**Instructions for the task**
Copy out every line in the entries below that includes "typedef".

**Supplied data**

☆ ☆ ☆ ☆ ☆ ☆ ☆

## config.mk

```make
export PLATFORM = sky130hd
export DESIGN_NAME = alu_arbiter
export DESIGN_NICKNAME = d
export VERILOG_FILES = /design/src/rtl/alu_arb_pkg.sv /design/src/rtl/alu_arbiter_rr_pick.sv /design/src/rtl/alu_arbiter.sv
export SDC_FILE = /design/constraint.sdc
export NUM_CORES = 1
export LEC_CHECK = 0
export ABC_AREA = 1
export CORE_UTILIZATION = 38
export CTS_CLUSTER_SIZE = 24
export DETAILED_ROUTE_END_ITERATION = 16
export PLACE_DENSITY = 0.77
export SKIP_CTS_REPAIR_TIMING = 1
export SLEW_MARGIN = 20
export SYNTH_ARGS = -nofsm -noshare
export SYNTH_HDL_FRONTEND = slang
export SYNTH_HIERARCHICAL = 1
export SYNTH_SLANG_ARGS = --single-unit
```

## constraint.sdc

```tcl
create_clock -name clk -period 2.6 [get_ports clk]
set_input_delay 0.78 -clock clk [delete_from_list [all_inputs] [get_ports clk]]
set_output_delay 0.78 -clock clk [all_outputs]
set_load 0.02 [all_outputs]
```

## src/rtl/alu_arb_pkg.sv

```systemverilog
// rtl/alu_arb_pkg.sv - shared types and widths for the ALU arbiter
package alu_arb_pkg;

  localparam int DATA_W = 8;
  localparam int OP_W   = 4;

  typedef enum logic [1:0] {
    IDLE = 2'd0,
    EXEC = 2'd1,
    RESP = 2'd2
  } arb_state_t;

  // Opcodes understood by the shared ALU; the arbiter passes them through untouched.
  typedef enum logic [OP_W-1:0] {
    OP_ADD = 4'd0,
    OP_SUB = 4'd1,
    OP_AND = 4'd2,
    OP_OR  = 4'd3,
    OP_XOR = 4'd4
  } alu_op_t;

endpackage

```

## src/rtl/alu_arbiter_rr_pick.sv

```systemverilog
// rtl/alu_arbiter_rr_pick.sv - combinational round-robin picker
module rr_pick #(
  parameter int NUM_REQ = 4,
  localparam int ID_W = $clog2(NUM_REQ)
) (
  input  logic [NUM_REQ-1:0] i_req,
  input  logic [ID_W-1:0]    i_last,
  output logic               o_valid,
  output logic [ID_W-1:0]    o_idx
);

  // Walk from farthest to nearest after i_last so the nearest valid requester wins.
  always_comb begin
    o_valid = 1'b0;
    o_idx   = '0;
    for (int k = NUM_REQ; k >= 1; k--) begin
      logic [ID_W-1:0] w_idx;
      w_idx = ID_W'((int'(i_last) + k) % NUM_REQ);
      if (i_req[w_idx]) begin
        o_valid = 1'b1;
        o_idx   = w_idx;
      end
    end
  end

endmodule

```

## src/rtl/alu_arbiter.sv

```systemverilog
// rtl/alu_arbiter.sv - round-robin sharing of one ALU between requesters
module alu_arbiter
  import alu_arb_pkg::*;
#(
  parameter int NUM_REQ = 4,
  parameter int ALU_LAT = 1,
  localparam int ID_W = $clog2(NUM_REQ)
) (
  input  logic                             clk,
  input  logic                             reset,
  input  logic [NUM_REQ-1:0]               req_valid,
  output logic [NUM_REQ-1:0]               req_ready,
  input  logic [NUM_REQ-1:0][DATA_W-1:0]   req_a,
  input  logic [NUM_REQ-1:0][DATA_W-1:0]   req_b,
  input  logic [NUM_REQ-1:0][OP_W-1:0]     req_op,
  output logic [DATA_W-1:0]                alu_a,
  output logic [DATA_W-1:0]                alu_b,
  output logic [OP_W-1:0]                  alu_op,
  input  logic [DATA_W-1:0]                alu_y,
  input  logic                             alu_co,
  output logic                             rsp_valid,
  input  logic                             rsp_ready,
  output logic [ID_W-1:0]                  rsp_id,
  output logic [DATA_W-1:0]                rsp_y,
  output logic                             rsp_co,
  output logic                             busy,
  output logic [15:0]                      ops_done
);

  localparam int CNT_W = (ALU_LAT > 0) ? $clog2(ALU_LAT + 1) : 1;
  localparam logic [CNT_W-1:0] CNT_LAST = CNT_W'(ALU_LAT);

  arb_state_t          r_state;
  arb_state_t          w_next;
  logic [ID_W-1:0]     r_last_grant;
  logic [ID_W-1:0]     r_id;
  logic [CNT_W-1:0]    r_cnt;
  logic [DATA_W-1:0]   r_alu_a;
  logic [DATA_W-1:0]   r_alu_b;
  logic [OP_W-1:0]     r_alu_op;
  logic                r_rsp_valid;
  logic [ID_W-1:0]     r_rsp_id;
  logic [DATA_W-1:0]   r_rsp_y;
  logic                r_rsp_co;
  logic [15:0]         r_ops_done;
  logic                w_pick_valid;
  logic [ID_W-1:0]     w_pick_idx;

  rr_pick #(.NUM_REQ(NUM_REQ)) u_pick (
    .i_req   (req_valid),
    .i_last  (r_last_grant),
    .o_valid (w_pick_valid),
    .o_idx   (w_pick_idx)
  );

  // State register.
  always_ff @(posedge clk or negedge reset) begin
    if (!reset) r_state <= IDLE;
    else        r_state <= w_next;
  end

  // Next state and the grant strobe; grant is masked while reset is held.
  always_comb begin
    w_next    = r_state;
    req_ready = '0;
    case (r_state)
      IDLE: begin
        if (w_pick_valid && reset) begin
          req_ready[w_pick_idx] = 1'b1;
          w_next = EXEC;
        end
      end
      EXEC: if (r_cnt == CNT_LAST) w_next = RESP;
      RESP: if (rsp_ready) w_next = IDLE;
      default: w_next = IDLE;
    endcase
  end

  // Operand capture on grant, result capture at end of EXEC, bookkeeping on response.
  always_ff @(posedge clk or negedge reset) begin
    if (!reset) begin
      r_last_grant <= ID_W'(NUM_REQ - 1);
      r_id         <= '0;
      r_cnt        <= '0;
      r_alu_a      <= '0;
      r_alu_b      <= '0;
      r_alu_op     <= '0;
      r_rsp_valid  <= 1'b0;
      r_rsp_id     <= '0;
      r_rsp_y      <= '0;
      r_rsp_co     <= 1'b0;
      r_ops_done   <= '0;
    end else begin
      case (r_state)
        IDLE: begin
          if (w_pick_valid) begin
            r_alu_a  <= req_a[w_pick_idx];
            r_alu_b  <= req_b[w_pick_idx];
            r_alu_op <= req_op[w_pick_idx];
            r_id     <= w_pick_idx;
            r_cnt    <= '0;
          end
        end
        EXEC: begin
          if (r_cnt == CNT_LAST) begin
            r_rsp_y     <= alu_y;
            r_rsp_co    <= alu_co;
            r_rsp_id    <= r_id;
            r_rsp_valid <= 1'b1;
          end else begin
            r_cnt <= r_cnt + 1'b1;
          end
        end
        RESP: begin
          if (rsp_ready) begin
            r_rsp_valid  <= 1'b0;
            r_last_grant <= r_id;
            r_ops_done   <= r_ops_done + 16'd1;
          end
        end
        default: ;
      endcase
    end
  end

  assign alu_a     = r_alu_a;
  assign alu_b     = r_alu_b;
  assign alu_op    = r_alu_op;
  assign rsp_valid = r_rsp_valid;
  assign rsp_id    = r_rsp_id;
  assign rsp_y     = r_rsp_y;
  assign rsp_co    = r_rsp_co;
  assign busy      = (r_state != IDLE);
  assign ops_done  = r_ops_done;

endmodule

```

==> out/metrics.yaml <==
clocking:
  clock_latency_at_the_later_pin_of_the_worst_skew_pair_ns: 0.31
  clk_root_buffer_cell: "sky130_fd_sc_hd__clkbuf_8"
  cts_tree: "done"
  cts-root-to-sink-buffers: 2
  htree_levels: 2
  cts_buffers: 5
  numClockSinks: 55
  clkTransAtPathRegs_ns: 0.10
synth:
  mappedNetlistNets: 505
  yosys_warnings: 6
  yosys_register_bits: 55
  post_synth_num_cell_types: 32
  syn_inst: 408
  syn_area_um2: 3130
  synth_seq_area_share_pct: 44.1
  post_synth.cell_area_avg_um2: 7.66
worst_setup_path:
  worstSetupStartpointType: "flop"
  timing.critical_path.to_type: "output port"
  worstPathRequired_ns: 1.82
  data_arrival_time_of_the_critical_path_ns: 2.02
  timing.setup.critical_path_class: "flop to output port"
  critical_path_peak_fanout: 6
  reg2regPathDepth: 18
timing:
  max_clock_freq_ghz: 0.357
  min_period_over_period_pct: 108
  post-route-worst-setup-slack_ns: -0.204
  rsz0062_at_grt: "true"
  report.final.slew_viol_count: 0
  timing_hold_violations_final: 0
  period_needed_ns: 2.80
  final-setup-viol-count: 4
  tightestPinTransition_ns: 0.692
  finClkSkew_ns: 0.0123
  worst_hold_margin_ns: 0.482
  worst_slew_margin_rel_pct: 53.9
global_route:
  grt_antenna_before_repair: 0
  grt_use_total_pct: 21.0
  grt_start_max_net_pins: 56
  via_count_of_the_first_global_routing_pass: 3101
  grt_overflow: 0
  grt_pass1_wl_mm: 14.4
floorplanning:
  floorplan.initialDensity_pct: 39.8
  dieArea_um2: 8600
  chipWidth_um: 92.7
  io_pins: 149
  core_area_um2: 7850
  fp-row-count: 32
  die_y_um: 92.7
route:
  count_of_vias_placed_by_the_detailed_router: 3215
  post-route-drc-count: 0
  drt.antenna.violating_nets: 0
  detail_route.iter0.violations: 88
  route.final.wire_length_mm: 8.98
  drt-pass1-iter-count: 6
  wire_per_inst_um: 13.4
  detail_route.vias_per_cell: 4.79
power_and_ir_drop:
  peakVddDrop_mv: 0.676
  powerDensity_nw_per_um2: 1250
  static_leakage_uw: 0.00242
outcome:
  violations_in_the_final_reports: "setup timing"
  outcome: "finished with violations"
cells_and_area:
  finalNetCount: 665
  num_antenna_cells: 0
  drive_above_1_share_pct: 17.9
  post-route-util_pct: 64.8
  areaGrowthSynthToFinish_pct: 62.7
hold_path:
  min_delay_path_depth: 2
  hp-class: "flop to flop"
placement:
  place_hpwl_mm: 6.77
  numPortBuffers: 148
  gp_congestion: 0.817
  post-place-ws_ns: -1.08
job:
  maxCapViolCount: 0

☆ ☆ ☆ ☆ ☆ ☆ ☆

**Output of the task**
  typedef enum logic [1:0] {
  typedef enum logic [OP_W-1:0] {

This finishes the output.